Random Forest Models

from sklearn.metrics import mean_squared_error
from sklearn.model_selection import KFold

Wrapper functions

def RF_wrapper(Xt, yt, Xv, yv, fold=-1):
    
    model = RandomForestRegressor(n_jobs=-1, n_estimators=100,
                              max_samples=15000, max_features=0.5,
                              min_samples_leaf=5, oob_score=False).fit(Xt, yt)
    print(f'Training fold {fold}...')
    
    score_train = np.sqrt(mean_squared_error(model.predict(Xt), yt))
    oof = model.predict(Xv)
    score = np.sqrt(mean_squared_error(oof, yv))
    print(f'Fold {fold}: training RMSLE: {score_train},   validation RMSLE: {score}\n')
    return model, oof, score

def perform_CV(model_wrap, xs, ys, n_splits=3):
    
    kf = KFold(n_splits=n_splits, shuffle=True)

    models = []
    scores = []
    oof_total = np.zeros(xs.shape[0])


    for fold, (train_idx, val_idx) in enumerate(kf.split(xs), start=1):
        Xt = xs.iloc[train_idx]
        yt = ys[train_idx]
        Xv, yv = xs.iloc[val_idx], ys[val_idx]
        model, oof, score = model_wrap(Xt, yt, Xv, yv, fold)

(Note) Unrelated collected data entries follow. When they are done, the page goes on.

$ cat ./config.mk
export PLATFORM = sky130hd
export DESIGN_NAME = data_memory
export DESIGN_NICKNAME = data_memory
export VERILOG_FILES = /design/flow/design.v
export SDC_FILE = /design/flow/constraint.sdc
export NUM_CORES = 4
export LEC_CHECK = 1
export CORE_UTILIZATION = 30
$ cat ./constraint.sdc
current_design data_memory

set clk_period 39.0
set clk_io_pct 0.2

create_clock -name clk0 -period $clk_period [get_ports {CLK}]

set non_clock_inputs [all_inputs -no_clocks]
set_input_delay [expr $clk_period * $clk_io_pct] -clock clk0 $non_clock_inputs
set_output_delay [expr $clk_period * $clk_io_pct] -clock clk0 [all_outputs]
$ cat ./design.v
module data_memory
    #(parameter MEMORY_SIZE = 64)
    (
        output reg [31:0] ReadData,
        input             RESET, CLK, WriteEnable,
        input      [31:0] Address, WriteData,
        input      [2:0]  size
    );
    reg [7:0] MEMORY[MEMORY_SIZE-1:0];
    integer i;
    reg [15:0] data_temp;
    localparam BYTE        = 3'b001;
    localparam HALFWORD    = 3'b010;
    localparam WORD        = 3'b000;
    localparam BYTE_U      = 3'b011;
    localparam HALFWORD_U  = 3'b100;
    always @(posedge CLK or posedge RESET) begin
        if (RESET) begin
for (i = 0; i < MEMORY_SIZE; i = i + 1)
    MEMORY[i] <= 8'b00000000;
end
        else if (WriteEnable) begin
            case (size)
                BYTE: begin
                    MEMORY[Address] <= WriteData[7:0];
                end
                HALFWORD: begin
                    MEMORY[Address]     <= WriteData[15:8];
                    MEMORY[Address + 1] <= WriteData[7:0];
                end
                WORD: begin
                    MEMORY[Address]     <= WriteData[31:24];
                    MEMORY[Address + 1] <= WriteData[23:16];
                    MEMORY[Address + 2] <= WriteData[15:8];
                    MEMORY[Address + 3] <= WriteData[7:0];
                end
            endcase
        end
    end
    always @(*) begin
        case (size)
            BYTE: begin
                data_temp = MEMORY[Address];
                ReadData  = {{24{data_temp[7]}}, data_temp[7:0]};  
            end
            HALFWORD: begin
                data_temp = {MEMORY[Address], MEMORY[Address + 1]};
                ReadData  = {{16{data_temp[15]}}, data_temp};      
            end
            WORD: begin
                ReadData = {MEMORY[Address], MEMORY[Address + 1],
                            MEMORY[Address + 2], MEMORY[Address + 3]};
            end
            BYTE_U: begin
                data_temp = MEMORY[Address];
                ReadData  = {24'b0, data_temp[7:0]};                
            end
            HALFWORD_U: begin
                data_temp = {MEMORY[Address], MEMORY[Address + 1]};
                ReadData  = {16'b0, data_temp};                     
            end
            default: begin
                ReadData = 32'b0;
            end
        endcase
    end
endmodule
$ cat ./run.sh
#!/bin/bash
# OpenROAD 26Q1-2900-gdf79404cd8, Yosys 0.63+post, stock flow scripts
make -C /OpenROAD-flow-scripts/flow DESIGN_CONFIG=/design/flow/config.mk WORK_HOME=/design/flow/orfs finish
==> results.yml <==
# yosys + openroad results
grt:
  grt_pass1_vias: 89400
  grt_pass1_wl_um: 926000
  grt_usage: 0.695
  grt_max_degree: 86
  overflow: 2
logic_synthesis:
  syn-cell-area_sq_um: 60900
  edf_count: 0
  synth.top_cell.area_share: 0.210
  yosysWarnings: 2
  async_reset_ff_frac: 1.00
  post_synth_num_cell_types: 116
  flop_cell: "dfrtp_1"
  syn_inst: 8571
  numSynthFlops: 512
  ys_area_sq_um: 60900
  yosysCellCount: 8571
  ys_top_cells_by_area: "dfrtp_1, mux2i_1, nand2_1, nor2_1, a22oi_1"
  yosysTopAreaCell: "dfrtp_1"
  ys_seq_share: 0.210
  avgSynthCellArea_sq_um: 7.10
placed_design:
  dpl-instance-area_sq_um: 66700
  post-place-cells: 11000
  place_congestion: 1.55
  post-dp-hpwl_um: 451000
  io_buffers: 75
floorplanning:
  fp.dieW_um: 452
  ios: 102
  initCoreUtil: 0.303
  rows: 164
  die_h_um: 452
clock_tree:
  cts_setup_buffers: 0
  cts_hold_buf: 0
  cts_root_buf: "clkbuf_16"
  cts_resized: 0
  clock-sinks: 512
  numCtsBuffers: 71
  clockBufferDepth: 3
  cts_max_level: 3
outcome:
  haltStage: "global routing (5_1_grt)"
  status: "aborted with a tool error"
  error: "[ERROR GRT-0116] Global routing finished with congestion. Check the congestion regions in the DRC Viewer."
## kinds of logic after synthesis
group	after synthesis	share of synthesized area
compound gates	3510	0.403
xor+xnor	12	0.00302
fa+ha+maj	2	0.000411
buf+inv	1060	0.0771
flops	512	0.210
mux	557	0.0934
simple gates	2918	0.212
## per-stage QoR
step,setup WS [ns],total power (W),utilization
3_5_place_dp,17.22,0.00211,0.332
3_3_place_gp,17.23,0.00211,0.332
2_1_floorplan,16.90,0.00123,-
4_1_cts,17.21,0.00279,0.344
## synthesized netlist by cell type, types with 165 or more instances
| master | instances |
|---|---|
| nand2_1 | 1229 |
| dfrtp_1 | 512 |
| nand3_1 | 245 |
| mux2i_1 | 480 |
| nor2_1 | 916 |
| a211oi_1 | 347 |
| clkbuf_1 | 654 |
| o22ai_1 | 165 |
| a221oi_1 | 171 |
| a21oi_1 | 520 |
| buf_2 | 263 |
| a22oi_1 | 448 |
| o21ai_0 | 643 |
| a22o_1 | 170 |
## layer usage
layer / overflow / global-route usage
met2: 2 / 0.774
met5: 0 / 0.469
met1: 0 / 0.702
met3: 0 / 0.656
met4: 0 / 0.616
Power and IR drop assume default switching activity.
[design/flow/design.v]
 `timescale 1ns / 1ps
 module register_file
(
	clk,	 
	raddr0,
	rdata0,
	raddr1,
	rdata1,
	waddr,
	wdata,
	wren
);
	input	clk;
  input [4:0]	raddr0;
	input [4:0]	raddr1;
	input [4:0]	waddr;
	input	[31:0] wdata;
	input wren;
  output [31:0] rdata0;
	output [31:0]	rdata1; 
    reg	[31:0] reg_file	[31:0];
	assign rdata0 = reg_file[raddr0];
	assign rdata1 = reg_file[raddr1];
	integer i;
	initial
	begin	
	    for(i = 0; i < 32; i = i+1)
		begin
	        reg_file[i] = 0;
		end
	end
    always @(posedge clk)
	begin
		if (wren) begin
			reg_file[waddr] <= wdata;
		end
	end
 endmodule
[design/flow/run.sh]
#!/bin/bash
# OpenROAD 26Q1-2900-gdf79404cd8, Yosys 0.63+post, stock flow scripts
make -C /OpenROAD-flow-scripts/flow DESIGN_CONFIG=/design/flow/config.mk WORK_HOME=/design/flow/orfs finish
[design/flow/config.mk]
export PLATFORM = sky130hd
export DESIGN_NAME = register_file
export DESIGN_NICKNAME = register_file
export VERILOG_FILES = /design/flow/design.v
export SDC_FILE = /design/flow/constraint.sdc
export NUM_CORES = 4
export LEC_CHECK = 1
export CORE_UTILIZATION = 40
[design/flow/constraint.sdc]
current_design register_file

set clk_period 8.5
set clk_io_pct 0.2

create_clock -name clk0 -period $clk_period [get_ports {clk}]

set non_clock_inputs [all_inputs -no_clocks]
set_input_delay [expr $clk_period * $clk_io_pct] -clock clk0 $non_clock_inputs
set_output_delay [expr $clk_period * $clk_io_pct] -clock clk0 [all_outputs]
==> flow_summary.toml <==
# yosys + openroad results
[outcome]
outcome = "completed"

[synthesis]
ys_cells = 3386
synth.yosys.seq_area_share = 0.6303
synth.distinct_cells = 23
summed_instance_area_of_the_synthesized_netlist_um2 = 48790
avgSynthCellArea_um2 = 14.41
synth_flop_count = 1024
ys_chip_area_um2 = 48790
top_area_cell = "sky130_fd_sc_hd__edfxtp_1"
synth-warning-count = 1
synthTopCellsByArea = "sky130_fd_sc_hd__edfxtp_1 (63%), sky130_fd_sc_hd__mux2i_1 (21%), sky130_fd_sc_hd__a22oi_1 (3.0%)"
synthCells = 3386
yosysTopAreaCellShare = 0.6303

[clock_network]
post_cts_resize_count = 0
cts_sink_cnt = 1024
post_cts_buffers = 0
tritoncts.num_buffers = 103
cts_root_buf = "sky130_fd_sc_hd__clkbuf_16"
hold_buffers_post_cts = 0
max_clock_buf_depth = 3
ctsHtreeMaxLevel = 3
clk_transition_reported_paths_ns = 0.06
tritoncts_clock_tree = "built"

[final_layout]
fillers = 10500
synthToLayoutAreaGrowth_pct = 12.82
largest_register_ff_count = 1024
regMostFlops = "reg_file"
finalNonFillerCells = 5170
reg_top3 = "reg_file (1024)"
fraction_of_final_layout_cells_with_drive_strength_greater_than_1 = 0.08659

[worst_setup_path]
critical_path.max_fanout = 26
worst-endpoint-arrival_ns = 4.88
setup.worst_path.start = "raddr1[0]"
path_cells = "clkdlybuf4s50_1 -> nor2b_4 -> buf_4 -> a22o_1 -> nor3_1 -> a31oi_1 -> nand3_1 -> clkdlybuf4s50_1"
cp_slowest_stage_delay_ns = 0.76
cpMostUsedCell = "sky130_fd_sc_hd__clkdlybuf4s50_1"
critical_path_required_ns = 6.80
critical_path.endpoint_type = "primary output"
critPathLaunchType = "input pin"
timing_worst_setup_path_type = "in2out"
crit_path_top_delay_cell = "sky130_fd_sc_hd__nor2b_4"

[grt]
grt_usage = 0.2602
grt_antenna_before_repair = 7
globalRouteOverflowTotal = 0
first_global_vias = 31490
grt_first_pass_wirelength_um = 213800
maximum_number_of_pins_on_one_net_before_global_route_repair = 90

[final_timing]
worst_slack_ns = 1.920
period_used_share = 0.7741
finalMaxSlewViolations = 0
rsz0062_at_grt = "false"
tns_ns = 0
finalWorstPathRequiredPeriod_ns = 6.580
setup-violations-final = 0
timing_worst_slew_pin_value_ns = 0.8648
timing.max_slew.rel_slack = 0.4235
final-hold-violation-count = 0
achievable-frequency_mhz = 152.0

[routing]
route.detailed.drc = 0
1st_pass_router_iterations = 5
maxUsedRoutingLayer = "met5"
avgViaCountPerCell = 5.922
avgRoutedWirePerCell_um = 28.93
first_iter_violations = 1883
wl_met2_um = 71010
via_count = 30620
detail_route.wirelength.met1_um = 53120
detail-route-antenna-nets = 0
postRouteWirelength_um = 149600
dr_wl_met3_um = 20580

[floorplan]
io_pins = 113
rows = 127
core_footprint_um2 = 120400
die_h_um = 351.2
floorplan.die_area_um2 = 123400
die.size.x_um = 351.2
floorplan.initialDensity = 0.4051

[pwr]
leakage_nw = 20.05
vdd_drop_max_v = 0.0001481
powerDensity_nw_per_um2 = 199.8

[flow_run]
drv.max_cap_violation_count = 0
stage_log_warnings = 26

[placed_design]
placed_cells_incl_taps = 4985
dp_slack_ns = 1.972
place.gp.congestion = 0.8734
dpl.hpwl_um = 82910
number_of_buffers_added_on_ports = 112

[hold_path]
hold_path_class = "in2reg"
worst_hold_startpoint = "wdata[26]"
## final cells by class
cell class / count / area, um^2 / share of cell area
clock buffers: 132 / 2750 / 0.04996
multi-input cells: 2109 / 16780 / 0.3048
clock inverters: 52 / 390.4 / 0.007092
well taps: 1612 / 2017 / 0.03664
repair buffers: 240 / 2355 / 0.04278
diodes: 1 / 2.502 / 0.00004546
flip-flops and latches: 1024 / 30750 / 0.5586
## Yosys cell counts
cell type	number
sky130_fd_sc_hd__a21oi_1	192
sky130_fd_sc_hd__a22o_1	128
sky130_fd_sc_hd__a22oi_1	192
sky130_fd_sc_hd__a31oi_1	64
sky130_fd_sc_hd__and2_1	2
sky130_fd_sc_hd__buf_1	1
sky130_fd_sc_hd__buf_2	70
sky130_fd_sc_hd__buf_4	47
sky130_fd_sc_hd__buf_6	45
sky130_fd_sc_hd__clkbuf_1	86
sky130_fd_sc_hd__clkbuf_4	4
sky130_fd_sc_hd__edfxtp_1	1024
sky130_fd_sc_hd__mux2i_1	1024
sky130_fd_sc_hd__nand2_1	195
sky130_fd_sc_hd__nand2b_1	4
sky130_fd_sc_hd__nand3_1	194
sky130_fd_sc_hd__nand3b_1	5
sky130_fd_sc_hd__nor2_1	35
sky130_fd_sc_hd__nor2b_1	4
sky130_fd_sc_hd__nor3_1	64
sky130_fd_sc_hd__or2_2	2
sky130_fd_sc_hd__or3_1	1
sky130_fd_sc_hd__or3b_2	3
## cells by family after synthesis
group                  Yosys count  synth area share
buffers and inverters          253           0.03211
AND-OR/OR-AND                  576           0.08042
multiplexers                  1024            0.2101
flip-flops                    1024            0.6303
AND/OR/NAND/NOR                509           0.04714
## worst max-delay path: cells and delay by family
| kind | cells | cell delay, ns |
|---|---|---|
| simple gates | 3 | 1.02 |
| buf+inv | 3 | 1.69 |
| compound gates | 2 | 0.42 |
## per-stage QoR
step | power (mW) | util | instance area [um^2] | hold WS (ns)
after floorplan | 6.326 | - | 48790 | 1.799
after global placement | 6.772 | 0.4309 | 51900 | 2.538
after detailed placement | 6.774 | 0.4309 | 51900 | 2.540
after CTS | 11.05 | 0.4570 | 55040 | 1.819
after global routing | 11.31 | 0.4570 | 55040 | 1.844
final | 11.00 | 0.4570 | 55040 | 1.837
## power by group
group / internal, mW / switching, mW / total, mW
Sequential: 5.62 / 0.0236 / 5.64
Combinational: 0.392 / 0.641 / 1.03
Clock: 2.44 / 1.88 / 4.32
Total: 8.45 / 2.54 / 11.0
## path summary, 6_finish.rpt
check                to  slack (ns)  depth (start not counted)
min    reg_file[21][26]        1.84                          2
max           rdata1[9]        1.92                          8
## cell usage in the layout (no fill, tap or decap), drive strengths merged
cell type	netlist	layout
a21oi	192	192
a22o	128	128
a22oi	192	192
a31oi	64	64
and2	2	2
buf	163	130
bufinv	0	6
clkbuf	90	132
clkdlybuf4s50	0	110
clkinv	0	44
diode	0	1
edfxtp	1024	1024
inv	0	2
mux2i	1024	1024
nand2	195	195
nand2b	4	4
nand3	194	194
nand3b	5	5
nor2	35	35
nor2b	4	4
nor3	64	64
or2	2	2
or3	1	1
or3b	3	3
## routing by layer
layer,GRT usage,vias to the layer above
met5,0.01020,-
met4,0.06398,10
met3,0.1542,264
met2,0.3981,1566
met1,0.3245,15210
li1,-,13570
Power and IR drop assume default switching activity.
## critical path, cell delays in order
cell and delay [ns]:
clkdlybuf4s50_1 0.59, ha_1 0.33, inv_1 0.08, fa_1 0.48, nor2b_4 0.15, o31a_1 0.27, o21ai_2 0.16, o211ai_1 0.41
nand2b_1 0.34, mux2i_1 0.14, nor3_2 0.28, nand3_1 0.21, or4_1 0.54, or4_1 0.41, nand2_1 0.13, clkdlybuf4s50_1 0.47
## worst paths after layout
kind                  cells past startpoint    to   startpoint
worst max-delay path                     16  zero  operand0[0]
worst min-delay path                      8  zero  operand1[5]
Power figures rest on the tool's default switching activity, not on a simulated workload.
[design/flow/run.sh]
#!/bin/bash
# OpenROAD 26Q1-2900-gdf79404cd8, Yosys 0.63+post, stock flow scripts
make -C /OpenROAD-flow-scripts/flow DESIGN_CONFIG=/design/flow/config.mk WORK_HOME=/design/flow/orfs finish
[design/flow/config.mk]
export PLATFORM = sky130hd
export DESIGN_NAME = RSA
export DESIGN_NICKNAME = RSA
export VERILOG_FILES = /design/flow/design.v
export SDC_FILE = /design/flow/constraint.sdc
export NUM_CORES = 4
export LEC_CHECK = 1
export CORE_UTILIZATION = 50
[design/flow/constraint.sdc]
current_design RSA

set clk_period 5.8
set clk_io_pct 0.2

create_clock -name clk0 -period $clk_period [get_ports {clk}]

set non_clock_inputs [all_inputs -no_clocks]
set_input_delay [expr $clk_period * $clk_io_pct] -clock clk0 $non_clock_inputs
set_output_delay [expr $clk_period * $clk_io_pct] -clock clk0 [all_outputs]
[design/flow/design.v]
module BRAM #(
    parameter WIDTH = 6
)(
    input clk,
    input Continue,
    input [WIDTH-1:0] N,
    input [(2*WIDTH)-1:0] out_mul,
    output reg [WIDTH-1:0] Data_Bram
);
    reg [(2*WIDTH)-1:0] rem ; 
    always @(*) begin
        rem = out_mul / N;
    end
    always @(*) begin
        if(!rem) begin
          Data_Bram = rem; 
        end 
        else if(Continue) begin
          Data_Bram = out_mul-(rem*N);
        end
    end
endmodule
module Counter #(
    parameter WIDTH = 6
)(
    input [WIDTH-1 : 0 ] count,
    input [WIDTH-1 : 0] Key,
    input clk,
    input reset,
    output reg Start,
    output reg Continue
);
    always @(posedge clk) begin
        if (reset) begin
            Continue = 1;
            Start = 1;
        end
        else begin
            Start = 0;
            if (count == Key-1) begin
                Continue = 0 ;
            end
        end
    end
endmodule
module Multiplayer #(
    parameter WIDTH = 6
)(
    input clk,
    input reset,
    input [WIDTH-1:0] Data,
    input Continue,
    input Start,
    input [WIDTH-1:0] Data_Bram,
    output reg [WIDTH-1:0] count,
    output reg [(2*WIDTH)-1:0] Out_mul
);
    always @(posedge clk ) begin
        if (reset) begin
            count =0;
        end
        else begin
          if (Start && Continue) begin
            Out_mul= Data * Data;
            count = count + 1;
          end
          else if (Continue) begin
            Out_mul = Data_Bram * Data;
            count = count + 1;
          end
          else begin
            count = 0 ;
          end
        end
    end
endmodule
module Out #(
    parameter WIDTH = 6
)(
    input Continue,
    input [WIDTH-1:0] Data_Bram,
    output reg valid,
    output reg [WIDTH-1:0] out
);
    always @(*) begin
        if(!Continue) begin
          valid <= 1;
          out <= Data_Bram;
        end
    end
endmodule
module RSA #(
   parameter WIDTH = 6
)(
    input clk,
    input reset,
    input [WIDTH-1:0] Data,
    input [5:0] Key,
    input [WIDTH-1:0] N,
    output [WIDTH-1:0] Result,
    output Done
);
    wire Continue,Start;
    wire [WIDTH-1:0] Data_Bram, count;
    wire [(2*WIDTH)-1:0] out_mul;
    Out out_RSA(
        .Continue(Continue),
        .Data_Bram(Data_Bram),
        .valid(Done),
        .out(Result)
    );
    BRAM Bram(
        .clk(clk),
        .Continue(Continue),
        .N(N),
        .Data_Bram(Data_Bram),
        .out_mul(out_mul)
    );
    Multiplayer MUlt(
        .clk(clk),
        .reset(reset),
        .Data(Data),
        .Continue(Continue),
        .Start(Start),
        .Data_Bram(Data_Bram),
        .count(count),
        .Out_mul(out_mul)
    );
    Counter COUN(
        .count(count),
        .Key(Key),
        .reset(reset),
        .clk(clk),
        .Start(Start),
        .Continue(Continue)
    );
endmodule
==> run_results.csv <==
group,metric,value,unit
timing,untimed_endpoints,18,
timing,finalSetupViolations,0,
worst_setup_path,ff2ff_setup_slack,4.19,ns
yosys,top_cell,"ha_1",
status,status,"finished clean",
final_layout,drive_gt1_frac,0.0608,
die,pin_count,27,
yosys,top_cell_area_share,0.204,
drt,vias_per_cell,5.60,
global_routing,grt_max_degree,20,
timing,clock_skew,0.00223,ns
worst_setup_path,setup.worst_path.start_class,"input port",
cts,cts_tree,"built",
worst_setup_path,crit_path_end_kind,"flop",
worst_setup_path,crit_slowest_cell,"clkdlybuf4s50_1",
worst_setup_path,cp.arrival,5.27,ns
drt,routed_wl,13.9,mm
timing,post-route-period-util,0.912,
yosys,top_cells_by_area,"ha_1 (20%), fa_1 (9.4%), xnor2_1 (6.0%), edfxtp_1 (5.5%), o21a_1 (4.1%)",
yosys,ys_warn_count,4,
cts,postCtsSetupRepairBufs,0,
flow_run,warnings,27,
final_layout,seqCellArea,701,um^2
yosys,yosysTopAreaCell,"ha_1",
cts,htreeDepth,1,
worst_setup_path,crit_type,"in -> reg",
timing,unclocked_pins,12,
yosys,synth_stat.cells,814,
die,core,0.0128,mm^2
yosys,edf_count,12,
timing,slew_viol_final,0,
yosys,ys.flops,32,
drt,drtIter0Drc,176,
cts,post_cts_resized,0,
cts,path_clk_slew,0.05,ns
yosys,ys.flop_type,"edfxtp_1",
global_routing,antenna_found_initial,0,
placement,dp_hpwl,11.3,mm
worst_setup_path,path_cells,"clkdlybuf4s50_1 > and2_1 > fa_1 > inv_1 > fa_1 > fa_1 > inv_1 > ha_1 > a21o_1 > a21oi_1 > o21bai_1 > a21oi_1 > o21bai_1 > a21oi_1 > xnor2_1 > nand2_1 > o21ai_0",
cts,cts_buffers,3,
timing,holdWs,0.473,ns
global_routing,grt_first_pass_wirelength,24.1,mm
global_routing,overflow,0,
drt,antenna_cells,0,
min_path,holdCritPathClass,"reg -> reg",
drt,drc_errors,0,
timing,fmax,189,MHz
placement,dp_slack,0.232,ns
cts,holdBufCountCts,0,
placement,port-buffer-count,25,
min_path,hold_depth,1,
final_layout,syn_to_final_growth,7.08,%
final_layout,n_fill_cell,1163,
timing,fin_crit,5.29,ns
global_routing,grt_pass1_vias,5202,
global_routing,grt.total_usage,0.226,
yosys,avgSynthCellArea,8.12,um^2
final_layout,logic_area,0.00554,mm^2
timing,timing.slew.headroom,0.536,
worst_setup_path,r2r_cells,2,
drt,via_count,5567,
yosys,synthCells,814,
cts,cts_buffer_depth,2,
drt,ant_nets,0,
die,dieHeight,117,um
die,fp_util,0.517,
cts,clkLatencyLatePin,0.25,ns
final_layout,final_util,0.554,
timing,setup_ws,0.511,ns
worst_setup_path,slowest_delay,0.60,ns
timing,worst_slew_pin_slew,0.692,ns
worst_setup_path,crit_required,5.78,ns
timing,hold_viol_final,0,
drt,drt_first_pass_iters,4,
worst_setup_path,path_max_fanout,12,
drt,wire_per_inst,14.0,um
yosys,yosysUniqueCellTypes,77,
die,rows,41,
die,die_width,117,um
timing,setup_tns,0,ns
yosys,yosys_area,0.00661,mm^2
placement,routabilityCongestion,0.908,
flow_run,drv_cap,0,
timing,rsz0062_at_grt,"no",
cts,cts-root-buf,"clkbuf_16",
yosys,syn_area,0.00661,mm^2
yosys,ys_async_sr_fraction,0,
die,dieArea,0.0137,mm^2
yosys,common_cells,"ha_1 (108), nand2_1 (71), inv_1 (67)",
-- final cells by class --
cell class / count / share of cell area
timing repair buffer: 29 / 0.0396
sequential: 32 / 0.0990
multi-input combinational: 690 / 0.783
tap: 172 / 0.0304
inverter: 67 / 0.0355
clock buffer: 4 / 0.0126
-- flip-flops by register name, indices dropped and copies added (netlist names) --
| register | count |
|---|---|
| COUN.Continue | 1 |
| Bram.Data_Bram | 6 |
| COUN.Start | 1 |
| MUlt.count | 6 |
| MUlt.Out_mul | 12 |
| out_RSA.out | 6 |
-- cell usage in the layout, fill, tap and decap left out, types with 3 or more instances in the layout --
master	count
ha_1	108
nand2_1	71
inv_1	67
a21oi_1	53
nor2_1	50
xnor2_1	45
o21a_1	36
and2_1	34
nor3_1	32
fa_1	31
o21ai_0	30
clkdlybuf4s50_1	25
a21o_1	18
xor2_1	14
nand2b_1	14
nor2b_1	13
dlxtn_1	12
edfxtp_1	12
o21bai_1	10
mux2_2	10
o31ai_1	9
dfxtp_1	8
or3_1	8
mux2i_1	8
or2_2	7
a211oi_1	7
o211ai_1	6
nand3_1	6
nor4_1	5
o22a_1	4
o31a_1	4
buf_4	4
and3_1	3
nand3b_1	3
a31oi_1	3
clkbuf_16	3
-- final timing paths --
check	from	to
worst max-delay path	Data[2]	MUlt.Out_mul[11]
worst min-delay path	MUlt.count[0]	MUlt.count[0]
worst max register to register	COUN.Continue	MUlt.Out_mul[4]
worst min register to register	MUlt.count[0]	MUlt.count[0]
-- worst max-delay path, delay by kind of cell --
kind            cells  cell delay [ns]
buf+inv             3             0.69
fa+ha+maj           4             1.85
compound gates      7             1.13
xor+xnor            1             0.09
simple gates        2             0.34
-- routing by layer --
metal / vias to the layer above / global-route usage / part of all wire
met1: 2596 / 0.340 / 0.51
li1: 2894 / - / -
met2: 67 / 0.386 / 0.46
met4: 0 / 0.0203 / 0.0072
met5: - / 0 / 0
met3: 10 / 0.0115 / 0.024
-- through the flow --
stage	std cells	instance area, um^2
finish	994	7080
floorplan	814	6610
global route	994	7080
global placement	990	6990
CTS	994	7080
detailed placement	990	6990
-- kinds of logic (layout without fill, tap and decap cells) --
kind of cell / after synthesis / count (layout) / synth area share
adder cells (fa/ha/maj): 139 / 139 / 0.298
buffers and inverters: 92 / 100 / 0.0557
AND/OR/NAND/NOR: 260 / 260 / 0.200
flip-flops: 20 / 20 / 0.0788
other: 1 / 1 / 0.000567
AND-OR/OR-AND: 209 / 209 / 0.222
multiplexers: 22 / 22 / 0.0392
latches: 12 / 12 / 0.0273
XOR/XNOR: 59 / 59 / 0.0782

        models.append(model)
        scores.append(score)
        oof_total[val_idx] = oof

    print('Training completed.')
    print(f'> Mean RMSLE across folds: {np.mean(scores)}, std: {np.std(scores)}')
    print(f'> OOF RMSLE: {np.sqrt(mean_squared_error(ys, oof_total))}')
    return models, scores, oof_total

y_x = to["failure"]

p = []

for c in to.cat_names:
    p.append(c)
for c in to.cont_names:
    p.append(c)

to_x = to[p]

RF on the simple data, no embeddings - 0.4126 RMSE on validation

%%time
n_splits = 3
models, _, _ = perform_CV(RF_wrapper, to_x, y_x, n_splits=n_splits)

Training fold 1...
Fold 1: training RMSLE: 0.2863504507218632,   validation RMSLE: 0.4125701353060731

Training fold 2...
Fold 2: training RMSLE: 0.2857120392244807,   validation RMSLE: 0.41492954084590494

Training fold 3...
Fold 3: training RMSLE: 0.286567715511933,   validation RMSLE: 0.41035574993160084

Training completed.
> Mean RMSLE across folds: 0.41261847536119295, std: 0.0018675551580679705
> OOF RMSLE: 0.41392034556146445
CPU times: user 1min 14s, sys: 227 ms, total: 1min 14s
Wall time: 24.1 s

importance = pd.DataFrame([model.feature_importances_ for model in models],
                          columns=p,
                          index=[f'Fold {i}' for i in range(1, n_splits + 1)])
importance = importance.T
importance['Average importance'] = importance.mean(axis=1)
importance = importance.sort_values(by='Average importance', ascending=False)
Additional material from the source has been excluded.